Exercise:
Copy the records out again in full, keeping them identical.
**** Information
### src/rtl/dcache_maint_pkg.sv
// Shared types for the D-cache maintenance sequencer and the cache maintenance port.
package dcache_maint_pkg;

    typedef enum logic [1:0] {
        NONE  = 2'b00,
        WB    = 2'b01,
        INV   = 2'b10,
        WBINV = 2'b11
    } maint_op_t;

    typedef enum logic [1:0] {
        IDLE  = 2'b00,
        DRAIN = 2'b01,
        ISSUE = 2'b10,
        DONE  = 2'b11
    } maint_state_t;

    // wb maps to bit0 and inv to bit1, so both together give WBINV
    function automatic maint_op_t req_op(input logic wb, input logic inv);
        return maint_op_t'({inv, wb});
    endfunction

endpackage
********
Response to this exercise:
### src/rtl/dcache_maint_pkg.sv
// Shared types for the D-cache maintenance sequencer and the cache maintenance port.
package dcache_maint_pkg;

    typedef enum logic [1:0] {
        NONE  = 2'b00,
        WB    = 2'b01,
        INV   = 2'b10,
        WBINV = 2'b11
    } maint_op_t;

    typedef enum logic [1:0] {
        IDLE  = 2'b00,
        DRAIN = 2'b01,
        ISSUE = 2'b10,
        DONE  = 2'b11
    } maint_state_t;

    // wb maps to bit0 and inv to bit1, so both together give WBINV
    function automatic maint_op_t req_op(input logic wb, input logic inv);
        return maint_op_t'({inv, wb});
    endfunction

endpackage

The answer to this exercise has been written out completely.